■ Collected data ■
### src/rtl/vm_pkg.sv
// Shared types and coin helpers for the parametrised vending controller.
package vm_pkg;

    typedef enum logic [1:0] {
        IDLE    = 2'd0,
        COLLECT = 2'd1,
        VEND    = 2'd2,
        CHANGE  = 2'd3
    } vm_state_e;

    localparam logic [2:0] COIN10_UNITS = 3'd1;
    localparam logic [2:0] COIN50_UNITS = 3'd5;

    // Credit value of the coins seen in one cycle, in $10 units.
    function automatic logic [2:0] coin_units(input logic d10, input logic d50);
        coin_units = (d10 ? COIN10_UNITS : 3'd0) + (d50 ? COIN50_UNITS : 3'd0);
    endfunction

endpackage

### src/rtl/vending_machine_param_if.sv
// Front-end / dispenser signal bundle. sold_out exists only when STOCK_COUNT_EN is defined.
interface vending_machine_param_if #(
    parameter int ITEM_W   = 2,
    parameter int CREDIT_W = 8
);
    logic [ITEM_W-1:0]   item;
    logic                sel;
    logic                dollar_10;
    logic                dollar_50;
    logic                cancel;
    logic [CREDIT_W-1:0] price;
    logic                release_valid;
    logic [ITEM_W-1:0]   release_item;
    logic                change_return;
    logic                busy;
`ifdef STOCK_COUNT_EN
    logic                sold_out;
`endif

    modport master (
        output item, sel, dollar_10, dollar_50, cancel,
`ifdef STOCK_COUNT_EN
        input  sold_out,
`endif
        input  price, release_valid, release_item, change_return, busy
    );

    modport slave (
        input  item, sel, dollar_10, dollar_50, cancel,
`ifdef STOCK_COUNT_EN
        output sold_out,
`endif
        output price, release_valid, release_item, change_return, busy
    );
endinterface

### src/rtl/vending_machine_param_checker.sv
// Simulation-only checks: configuration sanity and lost refund coins.
module vending_machine_param_checker #(
    parameter int NUM_ITEMS  = 4,
    parameter int CREDIT_W   = 8,
    parameter int STOCK_W    = 4,
    parameter int STOCK_INIT = 15
) (
    input logic clk,
    input logic reset,
    input logic change_ovf
);
    localparam bit CFG_OK = (NUM_ITEMS >= 2) && (NUM_ITEMS <= 16) &&
                            (((1 << CREDIT_W) - 1) >= 21) &&
                            (STOCK_INIT >= 0) && (STOCK_INIT < (1 << STOCK_W));

    cfg_ok_a: assert property (@(posedge clk) disable iff (!reset) CFG_OK);
    no_refund_loss_a: assert property (@(posedge clk) disable iff (!reset) !change_ovf);
endmodule

### src/rtl/vm_stock_bank.sv
// Per-item stock counters with a decrement port and an empty query (STOCK_COUNT_EN builds).
module vm_stock_bank #(
    parameter int NUM_ITEMS  = 4,
    parameter int ITEM_W     = 2,
    parameter int STOCK_W    = 4,
    parameter int STOCK_INIT = 15
) (
    input  logic              clk,
    input  logic              reset,
    input  logic              dec_valid,
    input  logic [ITEM_W-1:0] dec_item,
    input  logic [ITEM_W-1:0] query_item,
    output logic              empty
);
    localparam logic [STOCK_W-1:0] INIT_V = STOCK_W'(STOCK_INIT);
    localparam logic [STOCK_W-1:0] ONE_V  = {{(STOCK_W-1){1'b0}}, 1'b1};

    logic [STOCK_W-1:0] stock_r [NUM_ITEMS];

    // Stock counters: reload on reset, count down on each dispense, never wrap.
    always_ff @(posedge clk or negedge reset) begin
        if (!reset) begin
            for (int i = 0; i < NUM_ITEMS; i++) stock_r[i] <= INIT_V;
        end else begin
            for (int i = 0; i < NUM_ITEMS; i++) begin
                if (dec_valid && (int'(dec_item) == i) && (stock_r[i] != '0))
                    stock_r[i] <= stock_r[i] - ONE_V;
                else
                    stock_r[i] <= stock_r[i];
            end
        end
    end

    // Out-of-range selections report empty so they can never start a sale.
    always_comb begin
        empty = 1'b1;
        if (int'(query_item) < NUM_ITEMS)
            empty = (stock_r[query_item] == '0);
        else
            empty = 1'b1;
    end
endmodule

### src/rtl/vending_machine_param.sv
// Parametrised vending controller: collect, vend, serial $10 change. Optional stock via STOCK_COUNT_EN.
module vending_machine_param
    import vm_pkg::*;
#(
    parameter int                     NUM_ITEMS  = 4,
    parameter int                     ITEM_W     = $clog2(NUM_ITEMS),
    parameter int                     CREDIT_W   = 8,
    parameter logic [4*NUM_ITEMS-1:0] PRICE_LIST = {4'd5, 4'd4, 4'd3, 4'd2},
    parameter int                     STOCK_W    = 4,
    parameter int                     STOCK_INIT = 15
) (
    input logic              clk,
    input logic              reset,
    vending_machine_param_if.slave bus
);
    localparam logic [CREDIT_W-1:0] ONE_C = {{(CREDIT_W-1){1'b0}}, 1'b1};

    vm_state_e           state_r, nstate_s;
    logic [CREDIT_W-1:0] due_r, credit_r, change_cnt_r;
    logic [CREDIT_W-1:0] ndue_s, ncredit_s, ncnt_s;
    logic [ITEM_W-1:0]   sel_item_r, nitem_s;
    logic [CREDIT_W-1:0] price_r, price_next_s;
    logic                release_valid_r, change_return_r, busy_r;
    logic [ITEM_W-1:0]   release_item_r;
    logic [2:0]          coin_s;
    logic [CREDIT_W:0]   credit_sum_s, refund_sum_s;
    logic [CREDIT_W-1:0] refund_base_s, refund_sat_s;
    logic                item_ok_s, empty_s, change_ovf_s;

    function automatic logic [CREDIT_W-1:0] price_of(input logic [ITEM_W-1:0] idx);
        price_of = {{(CREDIT_W-4){1'b0}}, PRICE_LIST[int'(idx)*4 +: 4]};
    endfunction

`ifdef STOCK_COUNT_EN
    logic sold_out_r, nsold_s;

    vm_stock_bank #(
        .NUM_ITEMS (NUM_ITEMS),
        .ITEM_W    (ITEM_W),
        .STOCK_W   (STOCK_W),
        .STOCK_INIT(STOCK_INIT)
    ) u_stock (
        .clk       (clk),
        .reset     (reset),
        .dec_valid (release_valid_r),
        .dec_item  (release_item_r),
        .query_item(bus.item),
        .empty     (empty_s)
    );
    assign bus.sold_out = sold_out_r;
`else
    assign empty_s = 1'b0;
`endif

    vending_machine_param_checker #(
        .NUM_ITEMS (NUM_ITEMS),
        .CREDIT_W  (CREDIT_W),
        .STOCK_W   (STOCK_W),
        .STOCK_INIT(STOCK_INIT)
    ) u_chk (
        .clk       (clk),
        .reset     (reset),
        .change_ovf(change_ovf_s)
    );

    // Coin arithmetic: credit in COLLECT, saturating refund/change counter in VEND and CHANGE.
    always_comb begin
        coin_s        = coin_units(bus.dollar_10, bus.dollar_50);
        item_ok_s     = (int'(bus.item) < NUM_ITEMS);
        credit_sum_s  = {1'b0, credit_r} + {{(CREDIT_W-2){1'b0}}, coin_s};
        refund_base_s = (state_r == CHANGE) ? (change_cnt_r - ONE_C) : change_cnt_r;
        refund_sum_s  = {1'b0, refund_base_s} + {{(CREDIT_W-2){1'b0}}, coin_s};
        refund_sat_s  = refund_sum_s[CREDIT_W] ? {CREDIT_W{1'b1}} : refund_sum_s[CREDIT_W-1:0];
        change_ovf_s  = refund_sum_s[CREDIT_W] && ((state_r == VEND) || (state_r == CHANGE));
    end

    // Next-state and next-counter decisions.
    always_comb begin
        nstate_s  = state_r;
        ndue_s    = due_r;
        ncredit_s = credit_r;
        ncnt_s    = change_cnt_r;
        nitem_s   = sel_item_r;
`ifdef STOCK_COUNT_EN
        nsold_s   = 1'b0;
`endif
        case (state_r)
            IDLE: begin
                if (bus.sel && item_ok_s && !empty_s) begin
                    nstate_s  = COLLECT;
                    nitem_s   = bus.item;
                    ndue_s    = price_of(bus.item);
                    ncredit_s = '0;
                end
`ifdef STOCK_COUNT_EN
                else if (bus.sel && item_ok_s) begin
                    nsold_s = 1'b1;
                end
`endif
                else begin
                    nstate_s = IDLE;
                end
            end
            COLLECT: begin
                if (bus.cancel) begin
                    ncnt_s   = credit_sum_s[CREDIT_W-1:0];
                    nstate_s = (credit_sum_s != '0) ? CHANGE : IDLE;
                end else if (credit_sum_s >= {1'b0, due_r}) begin
                    nstate_s  = VEND;
                    ncredit_s = credit_sum_s[CREDIT_W-1:0];
                    ncnt_s    = credit_sum_s[CREDIT_W-1:0] - due_r;
                end else begin
                    ncredit_s = credit_sum_s[CREDIT_W-1:0];
                end
            end
            VEND, CHANGE: begin
                ncnt_s   = refund_sat_s;
                nstate_s = (refund_sat_s != '0) ? CHANGE : IDLE;
            end
            default: begin
                nstate_s = IDLE;
            end
        endcase
        price_next_s = ((nstate_s == COLLECT) && (ndue_s > ncredit_s)) ? (ndue_s - ncredit_s) : '0;
    end

    // FSM state, counters and registered outputs, all derived from the next-state view.
    always_ff @(posedge clk or negedge reset) begin
        if (!reset) begin
            state_r         <= IDLE;
            due_r           <= '0;
            credit_r        <= '0;
            change_cnt_r    <= '0;
            sel_item_r      <= '0;
            price_r         <= '0;
            release_valid_r <= 1'b0;
            release_item_r  <= '0;
            change_return_r <= 1'b0;
            busy_r          <= 1'b0;
`ifdef STOCK_COUNT_EN
            sold_out_r      <= 1'b0;
`endif
        end else begin
            state_r         <= nstate_s;
            due_r           <= ndue_s;
            credit_r        <= ncredit_s;
            change_cnt_r    <= ncnt_s;
            sel_item_r      <= nitem_s;
            price_r         <= price_next_s;
            release_valid_r <= (nstate_s == VEND);
            release_item_r  <= (nstate_s == VEND) ? nitem_s : release_item_r;
            change_return_r <= (nstate_s == CHANGE);
            busy_r          <= (nstate_s != IDLE);
`ifdef STOCK_COUNT_EN
            sold_out_r      <= nsold_s;
`endif
        end
    end

    assign bus.price         = price_r;
    assign bus.release_valid = release_valid_r;
    assign bus.release_item  = release_item_r;
    assign bus.change_return = change_return_r;
    assign bus.busy          = busy_r;
endmodule

### src/flat_wrapper.sv
// flat-port wrapper written by rule: the top's interface ports become plain ports
module vending_machine_param_flat import vm_pkg::*;
#(
    parameter int                     NUM_ITEMS  = 4,
    parameter int                     ITEM_W     = $clog2(NUM_ITEMS),
    parameter int                     CREDIT_W   = 8,
    parameter logic [4*NUM_ITEMS-1:0] PRICE_LIST = {4'd5, 4'd4, 4'd3, 4'd2},
    parameter int                     STOCK_W    = 4,
    parameter int                     STOCK_INIT = 15
)
  (clk, reset, bus_item, bus_sel, bus_dollar_10, bus_dollar_50, bus_cancel, bus_price, bus_release_valid, bus_release_item, bus_change_return, bus_busy);
  vending_machine_param_if #(.ITEM_W(ITEM_W), .CREDIT_W(CREDIT_W)) bus_i ();
  input logic clk;
  input logic reset;
  input wire logic [$bits(bus_i.item)-1:0] bus_item;
  input wire logic [$bits(bus_i.sel)-1:0] bus_sel;
  input wire logic [$bits(bus_i.dollar_10)-1:0] bus_dollar_10;
  input wire logic [$bits(bus_i.dollar_50)-1:0] bus_dollar_50;
  input wire logic [$bits(bus_i.cancel)-1:0] bus_cancel;
  output wire logic [$bits(bus_i.price)-1:0] bus_price;
  output wire logic [$bits(bus_i.release_valid)-1:0] bus_release_valid;
  output wire logic [$bits(bus_i.release_item)-1:0] bus_release_item;
  output wire logic [$bits(bus_i.change_return)-1:0] bus_change_return;
  output wire logic [$bits(bus_i.busy)-1:0] bus_busy;
  assign bus_i.item = bus_item;
  assign bus_i.sel = bus_sel;
  assign bus_i.dollar_10 = bus_dollar_10;
  assign bus_i.dollar_50 = bus_dollar_50;
  assign bus_i.cancel = bus_cancel;
  assign bus_price = bus_i.price;
  assign bus_release_valid = bus_i.release_valid;
  assign bus_release_item = bus_i.release_item;
  assign bus_change_return = bus_i.change_return;
  assign bus_busy = bus_i.busy;
  vending_machine_param #(.NUM_ITEMS(NUM_ITEMS), .ITEM_W(ITEM_W), .CREDIT_W(CREDIT_W), .PRICE_LIST(PRICE_LIST), .STOCK_W(STOCK_W), .STOCK_INIT(STOCK_INIT)) u_core (.clk(clk), .reset(reset), .bus(bus_i));
endmodule
### config.mk
export PLATFORM = sky130hd
export DESIGN_NAME = vending_machine_param_flat
export DESIGN_NICKNAME = d
export VERILOG_FILES = /design/src/rtl/vm_pkg.sv /design/src/rtl/vending_machine_param_if.sv /design/src/rtl/vending_machine_param_checker.sv /design/src/rtl/vm_stock_bank.sv /design/src/rtl/vending_machine_param.sv /design/src/flat_wrapper.sv
export SDC_FILE = /design/constraint.sdc
export NUM_CORES = 1
export LEC_CHECK = 0
export ABC_AREA = 1
export BUFFER_PORTS_ARGS = -buffer_cell sky130_fd_sc_hd__buf_2
export CORE_AREA = 2 2 89 91
export CTS_CLUSTER_SIZE = 30
export DETAILED_ROUTE_END_ITERATION = 7
export DIE_AREA = 0 0 91 93
export PLACE_DENSITY = 0.7
export SYNTH_ARGS = -nofsm -noshare
export SYNTH_HDL_FRONTEND = slang
export SYNTH_SLANG_ARGS = --single-unit
### constraint.sdc
create_clock -name clk -period 9.3 [get_ports clk]
set_input_delay 0.465 -clock clk [delete_from_list [all_inputs] [get_ports clk]]
set_output_delay 0.465 -clock clk [all_outputs]
set_load 0.01 [all_outputs]
==> metrics.txt, run 1 <==
# DRC 0; synth warn 0; total CTS buffers 5; share of layout cells above drive strength 1 0.155; Syn Nets 479; crit path kind register to register; Yosys cell types 35; synthesized area 0.00327 mm^2; worst path required time 9.53 ns; RePlAce Congestion 0.964; die height 93 um; highest-count cells in the layout ignoring fill and taps 103 x nand2_1, 65 x inv_1, 41 x dfrtp_1; Core Area 0.00753 mm^2; startpoint class of the critical path register; Setup WS pre-CTS 5.37 ns; initial core utilization 0.435; Hold Vio Cnt, Final 0; routed vias/inst 5.04; maxcap violations 0; final setup fails 0; Die X-Extent 91 um; Longest Clk Path Bufs 2; Hold Buf Count CTS 0; # fillers 816; CTS Root Cell clkbuf_8; # IOs 21; PwrDens 372 mW/mm^2; Area Overhead vs Synth 9.25%; clk_skew 0.0105 ns; detailed placer's ending HPWL 6050 um; Rows 32; post-cts sizing count 0; NumNets Final 500; Routed WL per cell 13.1 um; post-synthesis sequential area ratio 0.313; H-tree levels 2; Slew HR 0.402; most common cell after layout, fill and taps aside nand2_1; drt first-iter violations 127; Clock Sinks 41; Total GRT Usage 0.192; Max Freq 0.257 GHz; via count 2,865; Reg clk slew, reported paths 0.09 ns; worst vdd ir 0.204 mV; final core occ 0.475; Initial DRT Pass Iterations 4; DIE AREA 0.00846 mm^2; Gate power share 0.675; Slew Limit Fails 0; Antenna Cells 0; Congestion Overflow GR 0; Final min period 3.89 ns; Worst Path Arrival 4.12 ns; setup TNS 0 ns; Routed Antenna Nets 0; Worst Hold Class input pin to asynchronous set/reset pin; storage element area 0.00103 mm^2; Setup crit end kind register; Post-Syn Instances 444; WL final 7450 um; Worst-Margin Slew 0.897 ns; Avg Inst Size Synth 7.37 um^2; Reg power frac 0.215; unrepaired setup endpoints after global routing false; PortBufs 20; leakage 0.00186 uW; vias in the first global route 2,833; critical-path maximum fanout 16; Seq cells post-synth 41; area of the multi-input gates 0.00193 mm^2; Final period util 0.419; NetSw 687 uW; share of power burned in the clock network 0.110; clock latency on the worst-skew pair 0.30 ns; CTS tree built; largest net degree at the start of global routing 42; first-pass GRT wire length 13,100 um; switching share of power 0.517; initial antenna violation count 0; status finished, final reports clean; Power Internal 642 uW; Setup Buffers After CTS 0; R2R Setup Slk 5.41 ns; worst setup margin 5.41 ns
## synthesized netlist by cell type
library cell	instances	area share
nand2_1	103	0.12
inv_1	65	0.075
dfrtp_1	41	0.31
nor2_1	31	0.036
a21oi_1	25	0.038
ha_1	25	0.096
nand3_1	23	0.035
o21ai_0	21	0.032
xor2_1	15	0.040
nor2_2	14	0.027
nand4_1	10	0.019
o211ai_1	10	0.023
inv_2	8	0.0092
nand3_2	7	0.021
nor3_1	7	0.011
nand2_2	6	0.011
nand2_4	3	0.010
xnor2_1	3	0.0080
buf_2	2	0.0031
buf_6	2	0.0069
clkbuf_1	2	0.0023
clkinv_1	2	0.0023
fa_1	2	0.012
nand3_4	2	0.011
nand3b_1	2	0.0046
nor2_4	2	0.0069
o2111ai_1	2	0.0054
o22ai_1	2	0.0038
a21oi_2	1	0.0027
and2_1	1	0.0019
nand2_8	1	0.0061
o21ai_1	1	0.0015
o221ai_1	1	0.0027
o31ai_1	1	0.0023
or3_1	1	0.0019
## area by class of cell
class	instances	share of cell area
flip-flops and latches	41	0.287
clock buffers	5	0.0192
multi-input cells	322	0.538
clock inverters	3	0.0129
well taps	102	0.0357
repair buffers	20	0.0280
inverters	75	0.0787
## per-layer routing
metal  wire length, um  vias up  track usage
met3               299       18       0.0282
met4               193        0       0.0732
met2              3440       52        0.316
li1                  -     1481            -
met1              3520     1314        0.256
met5                 0        -            0
## per-stage QoR
stage          instance area, um^2  total power, uW  hold WS, ns  cells
5_1_grt                       3580             1480        0.372    568
2_1_floorplan                 3270              989        0.169    444
4_1_cts                       3580             1330        0.325    568
3_3_place_gp                  3460             1170        0.469    560
3_5_place_dp                  3460             1180        0.470    560
6_report                      3580             1330        0.288    568
## power groups by stage
stage	Clock, uW	Combinational (uW)	Sequential [uW]
6_report	146	897	286
3_3_place_gp	0	887	288
2_1_floorplan	0	720	269
5_1_grt	157	1030	294
3_5_place_dp	0	889	288
4_1_cts	148	897	285
## cells by family (layout without fill, tap and decap cells)
logic type | count (synthesis) | count (layout) | synth area share
flops | 41 | 41 | 0.313
fa+ha+maj | 27 | 27 | 0.108
compound gates | 64 | 64 | 0.112
simple gates | 213 | 213 | 0.321
buf+inv | 81 | 103 | 0.0982
xor+xnor | 18 | 18 | 0.0482
## registers in the layout, indices dropped and copies added (netlist names)
register	count
u_core.sel_item_r	2
u_core.bus.change_return	1
u_core.change_cnt_r	8
u_core.credit_r	8
u_core.due_r	8
u_core.bus.release_valid	1
u_core.bus.price	8
u_core.bus.release_item	2
u_core.bus.busy	1
u_core.state_r	2
## critical path: stages (launching register included)
cell and delay (ns):
dfrtp_1 0.67, nor2_1 0.52, inv_1 0.25, nor2_1 0.26, inv_1 0.08, a21oi_1 0.11
o21ai_0 0.16, ha_1 0.38, nand2_1 0.08, o21ai_0 0.28, nand2_1 0.09, nand2_1 0.07
a21oi_1 0.08, nor2_1 0.10, o21ai_0 0.09, nand2_1 0.07, nand2_1 0.09, a21oi_2 0.16
nand3_4 0.18, nor2_2 0.13
## path summary, 6_finish.rpt
path | to | cells after the start | start
max in group asynchronous | u_core.change_cnt_r[1] | 1 | reset
worst min register to register | u_core.sel_item_r[0] | 2 | u_core.sel_item_r[0]
worst max register to register | u_core.bus.price[1] | 19 | u_core.state_r[1]
min in group clk | u_core.due_r[0] | 3 | bus_item[0]
worst max-delay path | u_core.bus.price[1] | 19 | u_core.state_r[1]
worst min-delay path | u_core.bus.price[5] | 1 | reset
Note: power is estimated with default switching activity, not from simulation.
==> run 2: changes to the inputs <==
==> constraint.sdc (replaced) <==
create_clock -name clk -period 3.9 [get_ports clk]
set_input_delay 0.195 -clock clk [delete_from_list [all_inputs] [get_ports clk]]
set_output_delay 0.195 -clock clk [all_outputs]
set_load 0.01 [all_outputs]
==> run 2 against run 1 <==
Maximum frequency increased by 13%. Register-to-register slack got worse by 5.0 ns. Clock skew decreased by 0.0025 ns. Sequential cell count unchanged. Sequential power increased by 130%. Critical path depth increased by 3.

■ Exercise details ■
Search the records line by line for the word "flops" and copy every line where it appears.

■ Answer area ■
flip-flops and latches	41	0.287
flops | 41 | 41 | 0.313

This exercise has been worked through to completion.